(Assignment) Below are several entries. Transcribe exactly those lines that fall from the one with "Detailed-route vias per" through the one with "Core outline area: trial", end lines included.

*** Opening Records supplied ***

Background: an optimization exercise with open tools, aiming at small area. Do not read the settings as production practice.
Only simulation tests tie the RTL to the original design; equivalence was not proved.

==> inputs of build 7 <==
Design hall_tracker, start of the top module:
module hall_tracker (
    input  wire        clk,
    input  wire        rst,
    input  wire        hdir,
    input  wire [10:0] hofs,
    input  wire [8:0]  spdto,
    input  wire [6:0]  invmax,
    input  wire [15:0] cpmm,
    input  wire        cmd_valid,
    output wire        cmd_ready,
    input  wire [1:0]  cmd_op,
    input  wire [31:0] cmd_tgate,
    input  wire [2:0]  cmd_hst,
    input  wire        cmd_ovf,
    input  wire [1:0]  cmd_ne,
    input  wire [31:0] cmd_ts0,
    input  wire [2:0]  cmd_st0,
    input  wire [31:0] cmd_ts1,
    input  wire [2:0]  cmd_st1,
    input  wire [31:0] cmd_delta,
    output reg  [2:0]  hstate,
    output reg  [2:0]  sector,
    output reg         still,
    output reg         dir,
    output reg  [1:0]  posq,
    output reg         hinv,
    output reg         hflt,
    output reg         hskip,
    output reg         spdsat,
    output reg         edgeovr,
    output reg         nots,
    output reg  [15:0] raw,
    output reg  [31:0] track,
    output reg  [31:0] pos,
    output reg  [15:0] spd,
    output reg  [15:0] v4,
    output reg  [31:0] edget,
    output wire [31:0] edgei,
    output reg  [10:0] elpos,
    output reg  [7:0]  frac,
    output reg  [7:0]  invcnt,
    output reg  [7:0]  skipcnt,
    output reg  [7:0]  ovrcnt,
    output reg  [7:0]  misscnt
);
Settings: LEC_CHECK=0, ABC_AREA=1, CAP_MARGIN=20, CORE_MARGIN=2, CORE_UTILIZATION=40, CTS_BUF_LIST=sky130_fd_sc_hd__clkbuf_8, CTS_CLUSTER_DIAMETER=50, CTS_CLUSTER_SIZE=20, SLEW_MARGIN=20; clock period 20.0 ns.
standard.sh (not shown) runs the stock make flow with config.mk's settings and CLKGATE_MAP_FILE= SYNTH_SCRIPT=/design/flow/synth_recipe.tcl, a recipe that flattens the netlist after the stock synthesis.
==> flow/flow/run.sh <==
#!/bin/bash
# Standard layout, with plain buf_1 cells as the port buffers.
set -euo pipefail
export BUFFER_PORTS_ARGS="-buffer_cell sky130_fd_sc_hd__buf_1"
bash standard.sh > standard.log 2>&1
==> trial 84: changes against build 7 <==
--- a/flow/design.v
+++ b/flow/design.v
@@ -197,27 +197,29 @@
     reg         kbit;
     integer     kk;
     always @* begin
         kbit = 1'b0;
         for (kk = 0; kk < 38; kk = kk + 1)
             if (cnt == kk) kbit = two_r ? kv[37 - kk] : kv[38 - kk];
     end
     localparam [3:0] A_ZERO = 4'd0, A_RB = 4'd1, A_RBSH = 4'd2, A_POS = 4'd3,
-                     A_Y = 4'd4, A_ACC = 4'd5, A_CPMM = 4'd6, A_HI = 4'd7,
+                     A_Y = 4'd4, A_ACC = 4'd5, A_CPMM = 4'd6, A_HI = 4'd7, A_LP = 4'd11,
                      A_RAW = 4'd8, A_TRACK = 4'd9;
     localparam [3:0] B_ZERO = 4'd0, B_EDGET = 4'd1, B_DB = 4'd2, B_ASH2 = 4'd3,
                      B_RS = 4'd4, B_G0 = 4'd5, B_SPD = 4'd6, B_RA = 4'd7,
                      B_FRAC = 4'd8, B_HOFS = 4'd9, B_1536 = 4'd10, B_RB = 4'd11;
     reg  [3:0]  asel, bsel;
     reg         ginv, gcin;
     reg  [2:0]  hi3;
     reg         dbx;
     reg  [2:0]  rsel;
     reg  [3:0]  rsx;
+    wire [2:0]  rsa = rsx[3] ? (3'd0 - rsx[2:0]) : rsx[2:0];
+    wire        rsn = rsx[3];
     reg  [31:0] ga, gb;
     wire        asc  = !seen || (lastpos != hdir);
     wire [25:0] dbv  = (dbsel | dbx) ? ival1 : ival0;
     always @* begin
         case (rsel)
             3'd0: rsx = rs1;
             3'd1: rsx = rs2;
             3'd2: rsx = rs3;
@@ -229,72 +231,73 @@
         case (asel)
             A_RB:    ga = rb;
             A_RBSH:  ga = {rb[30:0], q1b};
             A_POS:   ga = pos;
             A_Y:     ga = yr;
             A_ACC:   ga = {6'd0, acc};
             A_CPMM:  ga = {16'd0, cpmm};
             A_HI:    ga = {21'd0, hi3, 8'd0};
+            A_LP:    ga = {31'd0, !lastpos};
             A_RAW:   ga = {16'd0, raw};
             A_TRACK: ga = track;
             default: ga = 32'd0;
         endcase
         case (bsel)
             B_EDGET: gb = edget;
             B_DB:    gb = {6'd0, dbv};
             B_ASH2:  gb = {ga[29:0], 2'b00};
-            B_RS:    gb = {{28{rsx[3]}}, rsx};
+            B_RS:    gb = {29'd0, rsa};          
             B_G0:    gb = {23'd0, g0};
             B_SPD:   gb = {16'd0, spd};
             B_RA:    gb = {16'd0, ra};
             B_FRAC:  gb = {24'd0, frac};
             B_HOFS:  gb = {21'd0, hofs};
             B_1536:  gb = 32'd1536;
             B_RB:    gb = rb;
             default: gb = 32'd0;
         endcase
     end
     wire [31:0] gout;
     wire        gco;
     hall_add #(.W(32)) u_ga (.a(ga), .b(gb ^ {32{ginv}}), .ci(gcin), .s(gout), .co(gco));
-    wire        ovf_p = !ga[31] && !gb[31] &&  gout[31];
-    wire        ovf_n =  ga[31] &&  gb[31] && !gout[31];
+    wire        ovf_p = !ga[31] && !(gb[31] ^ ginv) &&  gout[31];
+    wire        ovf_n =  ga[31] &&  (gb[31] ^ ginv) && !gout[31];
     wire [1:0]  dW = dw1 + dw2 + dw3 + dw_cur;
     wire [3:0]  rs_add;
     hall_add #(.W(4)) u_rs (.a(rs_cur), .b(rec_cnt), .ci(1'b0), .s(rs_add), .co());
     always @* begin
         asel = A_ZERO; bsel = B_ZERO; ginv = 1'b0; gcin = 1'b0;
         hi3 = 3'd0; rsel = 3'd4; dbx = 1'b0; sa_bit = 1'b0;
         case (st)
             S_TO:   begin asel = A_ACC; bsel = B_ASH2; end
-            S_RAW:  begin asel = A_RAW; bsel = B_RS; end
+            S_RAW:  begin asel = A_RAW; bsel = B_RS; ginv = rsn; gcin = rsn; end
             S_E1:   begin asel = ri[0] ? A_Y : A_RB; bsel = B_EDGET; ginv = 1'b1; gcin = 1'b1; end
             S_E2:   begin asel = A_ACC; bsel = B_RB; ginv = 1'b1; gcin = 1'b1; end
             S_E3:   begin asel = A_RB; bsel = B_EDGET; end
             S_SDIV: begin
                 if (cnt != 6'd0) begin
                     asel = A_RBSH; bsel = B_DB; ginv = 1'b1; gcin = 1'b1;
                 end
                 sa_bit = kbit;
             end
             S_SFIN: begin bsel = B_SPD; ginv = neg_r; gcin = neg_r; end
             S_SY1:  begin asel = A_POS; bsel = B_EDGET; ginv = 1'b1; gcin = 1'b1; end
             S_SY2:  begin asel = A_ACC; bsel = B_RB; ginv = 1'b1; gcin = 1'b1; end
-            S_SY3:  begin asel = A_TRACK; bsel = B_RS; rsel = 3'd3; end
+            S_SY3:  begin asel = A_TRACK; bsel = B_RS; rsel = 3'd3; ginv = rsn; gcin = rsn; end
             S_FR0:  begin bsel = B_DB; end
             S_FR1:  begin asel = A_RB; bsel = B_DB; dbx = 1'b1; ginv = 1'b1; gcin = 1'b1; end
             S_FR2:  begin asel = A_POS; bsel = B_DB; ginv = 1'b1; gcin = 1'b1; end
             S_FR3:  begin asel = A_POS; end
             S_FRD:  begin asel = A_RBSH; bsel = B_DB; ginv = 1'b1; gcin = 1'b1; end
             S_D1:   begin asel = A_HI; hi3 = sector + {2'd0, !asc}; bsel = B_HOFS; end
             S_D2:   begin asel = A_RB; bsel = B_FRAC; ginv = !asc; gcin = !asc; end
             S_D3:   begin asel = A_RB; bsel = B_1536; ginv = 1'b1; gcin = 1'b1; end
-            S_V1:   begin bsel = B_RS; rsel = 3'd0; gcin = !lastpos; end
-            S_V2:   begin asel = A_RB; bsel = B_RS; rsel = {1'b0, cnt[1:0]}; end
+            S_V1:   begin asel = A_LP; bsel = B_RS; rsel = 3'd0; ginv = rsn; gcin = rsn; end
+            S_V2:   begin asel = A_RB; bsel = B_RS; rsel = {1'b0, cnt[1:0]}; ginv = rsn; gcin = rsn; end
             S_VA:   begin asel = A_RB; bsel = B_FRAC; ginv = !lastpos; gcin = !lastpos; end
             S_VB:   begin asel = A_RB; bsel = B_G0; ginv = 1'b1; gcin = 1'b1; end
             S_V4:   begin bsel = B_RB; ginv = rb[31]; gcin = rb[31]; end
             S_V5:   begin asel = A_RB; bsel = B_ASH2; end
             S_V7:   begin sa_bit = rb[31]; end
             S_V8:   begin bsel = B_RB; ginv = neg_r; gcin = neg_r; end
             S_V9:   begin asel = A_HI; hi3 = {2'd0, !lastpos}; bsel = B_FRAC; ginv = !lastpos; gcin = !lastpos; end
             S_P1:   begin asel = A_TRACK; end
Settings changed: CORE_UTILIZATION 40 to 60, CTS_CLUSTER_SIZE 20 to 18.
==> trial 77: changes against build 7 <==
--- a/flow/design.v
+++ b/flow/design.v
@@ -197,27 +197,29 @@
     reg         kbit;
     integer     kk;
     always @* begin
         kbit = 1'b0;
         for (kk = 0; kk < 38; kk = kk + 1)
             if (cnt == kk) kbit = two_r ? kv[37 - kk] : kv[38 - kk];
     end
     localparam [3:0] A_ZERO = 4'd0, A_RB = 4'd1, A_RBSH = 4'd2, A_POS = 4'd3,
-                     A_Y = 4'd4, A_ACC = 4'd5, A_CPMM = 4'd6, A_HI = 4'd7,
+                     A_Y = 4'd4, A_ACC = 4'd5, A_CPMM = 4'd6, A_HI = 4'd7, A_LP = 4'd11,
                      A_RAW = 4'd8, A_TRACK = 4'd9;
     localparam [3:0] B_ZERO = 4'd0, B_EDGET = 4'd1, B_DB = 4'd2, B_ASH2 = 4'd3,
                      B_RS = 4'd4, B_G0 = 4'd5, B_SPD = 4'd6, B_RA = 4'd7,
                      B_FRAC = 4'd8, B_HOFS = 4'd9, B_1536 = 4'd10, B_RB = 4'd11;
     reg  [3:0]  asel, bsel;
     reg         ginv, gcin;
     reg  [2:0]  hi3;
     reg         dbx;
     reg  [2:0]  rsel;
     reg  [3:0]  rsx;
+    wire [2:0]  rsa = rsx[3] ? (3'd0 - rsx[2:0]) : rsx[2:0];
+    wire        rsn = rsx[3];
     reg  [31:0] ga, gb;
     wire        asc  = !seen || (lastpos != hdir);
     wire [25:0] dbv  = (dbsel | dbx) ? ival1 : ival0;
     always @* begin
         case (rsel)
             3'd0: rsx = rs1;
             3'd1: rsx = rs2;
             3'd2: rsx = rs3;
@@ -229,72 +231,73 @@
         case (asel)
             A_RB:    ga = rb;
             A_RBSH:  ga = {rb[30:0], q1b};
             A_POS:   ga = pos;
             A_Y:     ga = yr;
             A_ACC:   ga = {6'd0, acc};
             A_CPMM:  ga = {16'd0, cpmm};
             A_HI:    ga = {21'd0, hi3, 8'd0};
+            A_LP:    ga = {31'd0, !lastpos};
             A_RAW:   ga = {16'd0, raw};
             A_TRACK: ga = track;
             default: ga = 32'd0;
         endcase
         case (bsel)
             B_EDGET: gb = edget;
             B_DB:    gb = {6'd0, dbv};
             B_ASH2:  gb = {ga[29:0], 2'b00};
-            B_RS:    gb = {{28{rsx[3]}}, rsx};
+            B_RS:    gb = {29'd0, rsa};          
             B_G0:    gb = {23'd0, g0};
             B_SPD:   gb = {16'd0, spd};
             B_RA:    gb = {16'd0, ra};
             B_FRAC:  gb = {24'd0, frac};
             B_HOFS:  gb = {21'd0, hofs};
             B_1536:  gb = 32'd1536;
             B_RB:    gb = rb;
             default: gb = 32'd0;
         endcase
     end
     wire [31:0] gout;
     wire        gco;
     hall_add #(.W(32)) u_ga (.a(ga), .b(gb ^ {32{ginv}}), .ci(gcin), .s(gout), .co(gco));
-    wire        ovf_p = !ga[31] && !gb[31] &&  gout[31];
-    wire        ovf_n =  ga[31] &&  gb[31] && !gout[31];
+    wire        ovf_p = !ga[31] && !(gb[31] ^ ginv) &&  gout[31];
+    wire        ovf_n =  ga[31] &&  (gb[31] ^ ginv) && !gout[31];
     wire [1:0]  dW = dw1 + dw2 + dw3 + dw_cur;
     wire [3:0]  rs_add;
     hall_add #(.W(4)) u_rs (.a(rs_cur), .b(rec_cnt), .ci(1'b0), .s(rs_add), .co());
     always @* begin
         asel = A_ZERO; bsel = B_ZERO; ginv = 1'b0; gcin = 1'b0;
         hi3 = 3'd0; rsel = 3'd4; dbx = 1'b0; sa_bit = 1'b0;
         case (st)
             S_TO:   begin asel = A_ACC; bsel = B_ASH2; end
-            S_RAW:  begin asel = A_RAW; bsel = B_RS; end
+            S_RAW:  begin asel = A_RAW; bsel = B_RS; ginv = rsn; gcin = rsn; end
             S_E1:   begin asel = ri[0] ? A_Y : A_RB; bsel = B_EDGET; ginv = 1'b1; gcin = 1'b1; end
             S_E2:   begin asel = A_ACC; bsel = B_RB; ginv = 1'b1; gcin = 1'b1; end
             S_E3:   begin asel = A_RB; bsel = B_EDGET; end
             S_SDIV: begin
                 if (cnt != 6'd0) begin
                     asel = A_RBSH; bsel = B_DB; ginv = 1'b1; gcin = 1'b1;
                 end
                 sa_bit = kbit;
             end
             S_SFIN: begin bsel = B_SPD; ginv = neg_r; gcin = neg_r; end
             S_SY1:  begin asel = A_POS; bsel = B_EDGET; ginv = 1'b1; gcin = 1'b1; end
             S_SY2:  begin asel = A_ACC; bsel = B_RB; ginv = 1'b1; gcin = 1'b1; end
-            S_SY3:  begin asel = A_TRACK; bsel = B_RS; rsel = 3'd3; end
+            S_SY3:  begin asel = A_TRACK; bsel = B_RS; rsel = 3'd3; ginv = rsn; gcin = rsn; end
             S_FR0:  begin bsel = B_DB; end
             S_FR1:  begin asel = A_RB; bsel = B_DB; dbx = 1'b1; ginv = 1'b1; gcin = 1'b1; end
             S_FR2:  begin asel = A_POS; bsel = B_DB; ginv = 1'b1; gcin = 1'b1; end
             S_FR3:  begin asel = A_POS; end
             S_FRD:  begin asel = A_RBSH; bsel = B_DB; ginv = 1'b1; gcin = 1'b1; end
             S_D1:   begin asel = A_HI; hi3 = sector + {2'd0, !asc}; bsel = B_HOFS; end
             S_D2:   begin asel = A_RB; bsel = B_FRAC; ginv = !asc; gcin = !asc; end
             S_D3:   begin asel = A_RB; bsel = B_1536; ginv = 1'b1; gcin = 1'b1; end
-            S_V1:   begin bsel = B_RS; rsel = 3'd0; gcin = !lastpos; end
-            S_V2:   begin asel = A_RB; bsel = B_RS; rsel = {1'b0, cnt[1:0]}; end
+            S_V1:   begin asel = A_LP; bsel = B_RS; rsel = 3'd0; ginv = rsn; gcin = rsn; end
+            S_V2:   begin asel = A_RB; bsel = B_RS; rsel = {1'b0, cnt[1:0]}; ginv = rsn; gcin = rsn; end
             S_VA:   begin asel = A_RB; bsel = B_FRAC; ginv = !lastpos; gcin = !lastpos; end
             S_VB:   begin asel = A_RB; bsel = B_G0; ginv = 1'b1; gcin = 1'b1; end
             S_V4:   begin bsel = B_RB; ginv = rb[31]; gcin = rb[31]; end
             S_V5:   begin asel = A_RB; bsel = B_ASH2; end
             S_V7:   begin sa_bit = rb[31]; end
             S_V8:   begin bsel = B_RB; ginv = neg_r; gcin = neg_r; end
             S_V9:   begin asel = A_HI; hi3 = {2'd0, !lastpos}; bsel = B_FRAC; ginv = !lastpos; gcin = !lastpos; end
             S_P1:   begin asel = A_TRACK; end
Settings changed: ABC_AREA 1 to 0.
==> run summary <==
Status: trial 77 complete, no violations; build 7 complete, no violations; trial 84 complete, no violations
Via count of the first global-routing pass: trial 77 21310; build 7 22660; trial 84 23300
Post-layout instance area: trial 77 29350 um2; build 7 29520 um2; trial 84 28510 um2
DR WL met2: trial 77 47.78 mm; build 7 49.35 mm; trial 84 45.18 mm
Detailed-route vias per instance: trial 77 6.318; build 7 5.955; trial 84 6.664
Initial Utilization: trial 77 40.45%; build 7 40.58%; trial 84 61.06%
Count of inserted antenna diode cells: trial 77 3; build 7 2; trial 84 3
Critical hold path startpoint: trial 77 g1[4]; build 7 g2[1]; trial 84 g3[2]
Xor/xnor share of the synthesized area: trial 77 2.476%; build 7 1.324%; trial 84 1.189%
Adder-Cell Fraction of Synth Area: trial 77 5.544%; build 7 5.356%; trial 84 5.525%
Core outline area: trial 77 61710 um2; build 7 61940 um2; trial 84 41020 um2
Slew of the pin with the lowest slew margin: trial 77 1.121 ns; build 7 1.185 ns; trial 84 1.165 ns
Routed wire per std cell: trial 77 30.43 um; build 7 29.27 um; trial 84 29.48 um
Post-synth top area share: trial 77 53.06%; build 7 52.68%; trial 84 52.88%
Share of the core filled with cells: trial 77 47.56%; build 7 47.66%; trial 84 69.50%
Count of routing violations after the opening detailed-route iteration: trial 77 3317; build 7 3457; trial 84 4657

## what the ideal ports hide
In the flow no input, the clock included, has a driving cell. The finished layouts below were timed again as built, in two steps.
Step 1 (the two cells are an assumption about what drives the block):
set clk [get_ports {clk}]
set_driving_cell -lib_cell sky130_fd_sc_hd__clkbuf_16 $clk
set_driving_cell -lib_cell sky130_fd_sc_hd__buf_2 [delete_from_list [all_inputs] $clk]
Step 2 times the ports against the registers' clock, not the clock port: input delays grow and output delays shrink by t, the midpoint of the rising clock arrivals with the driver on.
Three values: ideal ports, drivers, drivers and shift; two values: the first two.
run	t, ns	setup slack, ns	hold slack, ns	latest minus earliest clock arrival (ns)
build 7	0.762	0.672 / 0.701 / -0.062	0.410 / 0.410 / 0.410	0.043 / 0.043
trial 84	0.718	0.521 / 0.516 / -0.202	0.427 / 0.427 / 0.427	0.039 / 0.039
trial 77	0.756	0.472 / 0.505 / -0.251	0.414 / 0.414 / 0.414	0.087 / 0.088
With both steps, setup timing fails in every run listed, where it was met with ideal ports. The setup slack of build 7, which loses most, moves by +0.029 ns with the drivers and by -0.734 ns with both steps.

*** Closing Records supplied ***
*** Opening Records supplied ***

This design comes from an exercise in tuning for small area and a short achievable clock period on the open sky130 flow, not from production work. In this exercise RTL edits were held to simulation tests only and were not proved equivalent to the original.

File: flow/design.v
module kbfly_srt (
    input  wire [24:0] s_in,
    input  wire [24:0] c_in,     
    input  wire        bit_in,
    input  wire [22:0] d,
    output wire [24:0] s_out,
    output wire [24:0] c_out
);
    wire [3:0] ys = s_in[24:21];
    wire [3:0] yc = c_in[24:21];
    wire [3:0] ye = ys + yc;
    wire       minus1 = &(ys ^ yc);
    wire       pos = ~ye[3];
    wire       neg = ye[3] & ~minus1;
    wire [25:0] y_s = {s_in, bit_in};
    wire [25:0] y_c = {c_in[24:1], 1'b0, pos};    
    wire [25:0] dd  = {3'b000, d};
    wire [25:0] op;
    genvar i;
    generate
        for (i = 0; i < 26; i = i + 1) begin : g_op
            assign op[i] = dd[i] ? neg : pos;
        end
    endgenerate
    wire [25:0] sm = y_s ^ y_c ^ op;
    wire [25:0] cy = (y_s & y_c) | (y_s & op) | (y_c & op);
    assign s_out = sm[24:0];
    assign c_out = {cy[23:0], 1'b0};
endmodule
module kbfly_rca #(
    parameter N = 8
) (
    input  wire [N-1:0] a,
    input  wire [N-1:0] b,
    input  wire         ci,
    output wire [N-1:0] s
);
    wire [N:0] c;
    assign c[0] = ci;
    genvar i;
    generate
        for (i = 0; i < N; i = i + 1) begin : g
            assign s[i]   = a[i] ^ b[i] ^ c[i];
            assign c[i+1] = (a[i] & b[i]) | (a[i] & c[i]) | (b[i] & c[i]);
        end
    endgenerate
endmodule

*** Closing Records supplied ***

(Finished task)
Detailed-route vias per instance: trial 77 6.318; build 7 5.955; trial 84 6.664
Initial Utilization: trial 77 40.45%; build 7 40.58%; trial 84 61.06%
Count of inserted antenna diode cells: trial 77 3; build 7 2; trial 84 3
Critical hold path startpoint: trial 77 g1[4]; build 7 g2[1]; trial 84 g3[2]
Xor/xnor share of the synthesized area: trial 77 2.476%; build 7 1.324%; trial 84 1.189%
Adder-Cell Fraction of Synth Area: trial 77 5.544%; build 7 5.356%; trial 84 5.525%
Core outline area: trial 77 61710 um2; build 7 61940 um2; trial 84 41020 um2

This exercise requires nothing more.